Michael Hardt, amerikalı edebiyat kuramcısı ve entelektüel. Hâlen Duke Üniversitesi’nde edebiyat profesörlüğü yapmaktadır.1993 senesinde Gilles Deleuze(Gilles Deleuze:An Apprenticeship in Pholosophy) üstüne kendi yazdığı kitabının haricinde, Antonio Negri ile beraber (Labor of Dionysus ve Empiere) benzer biçimde ortak emek harcamaları bulunmaktadır.Ayrıca Paolo Virno ile 1996’da (Radikal Tought in Italy) ve Kathi Weeks ile 2000 senesinde (The Jameson Reader) ortak emek harcamalar yapmıştır. 20. yüzyıl edebiyatın da modernizm ve realizm üstüne emek harcamaları devam etmektedir.
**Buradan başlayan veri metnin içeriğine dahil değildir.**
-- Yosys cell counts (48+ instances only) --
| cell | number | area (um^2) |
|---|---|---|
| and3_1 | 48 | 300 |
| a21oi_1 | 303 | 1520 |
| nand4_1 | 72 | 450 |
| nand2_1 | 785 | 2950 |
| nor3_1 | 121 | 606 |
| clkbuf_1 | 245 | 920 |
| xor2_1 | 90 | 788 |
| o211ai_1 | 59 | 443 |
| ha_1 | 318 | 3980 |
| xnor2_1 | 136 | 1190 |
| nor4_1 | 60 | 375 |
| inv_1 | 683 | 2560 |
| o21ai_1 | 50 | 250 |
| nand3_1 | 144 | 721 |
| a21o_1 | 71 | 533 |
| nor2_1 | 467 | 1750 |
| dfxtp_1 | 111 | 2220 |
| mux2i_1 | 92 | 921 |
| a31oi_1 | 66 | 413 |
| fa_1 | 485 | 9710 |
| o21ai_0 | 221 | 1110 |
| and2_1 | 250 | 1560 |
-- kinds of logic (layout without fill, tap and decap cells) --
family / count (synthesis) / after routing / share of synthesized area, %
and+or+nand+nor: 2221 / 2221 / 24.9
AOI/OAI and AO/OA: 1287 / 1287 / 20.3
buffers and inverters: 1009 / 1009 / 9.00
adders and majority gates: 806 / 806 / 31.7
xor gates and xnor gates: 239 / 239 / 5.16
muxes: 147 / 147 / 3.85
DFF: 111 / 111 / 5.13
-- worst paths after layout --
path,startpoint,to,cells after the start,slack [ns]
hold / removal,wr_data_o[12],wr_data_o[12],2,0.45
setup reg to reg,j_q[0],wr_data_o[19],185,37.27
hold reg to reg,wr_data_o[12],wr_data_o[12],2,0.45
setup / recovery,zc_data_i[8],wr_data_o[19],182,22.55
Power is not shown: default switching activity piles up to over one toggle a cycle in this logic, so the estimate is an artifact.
Siyasl kuram alanında Negri ile beraber yeni durum icinde dünyanın tekrardan kavranışı ve değiştirilemsi ile ilgili bir konumda durmakta, yalnızca bu yeni durumların değerlendirilmesinde geleneksel sol-muhalif konumlardan ayrı yönelimler göstermektedir. Foucault’un, bilhassa iktidar çözümlemeleri bağlamında, ikilinin emek harcamaları üstünde belirgin bir tesiri olduğu görülmektedir. İkili biyoiktidar terimini tekrardan kullanıma sokmaktadır.Postmodern durum içinden bir karşı fikir geliştirme arayışı içinde oldukları söylenebilir.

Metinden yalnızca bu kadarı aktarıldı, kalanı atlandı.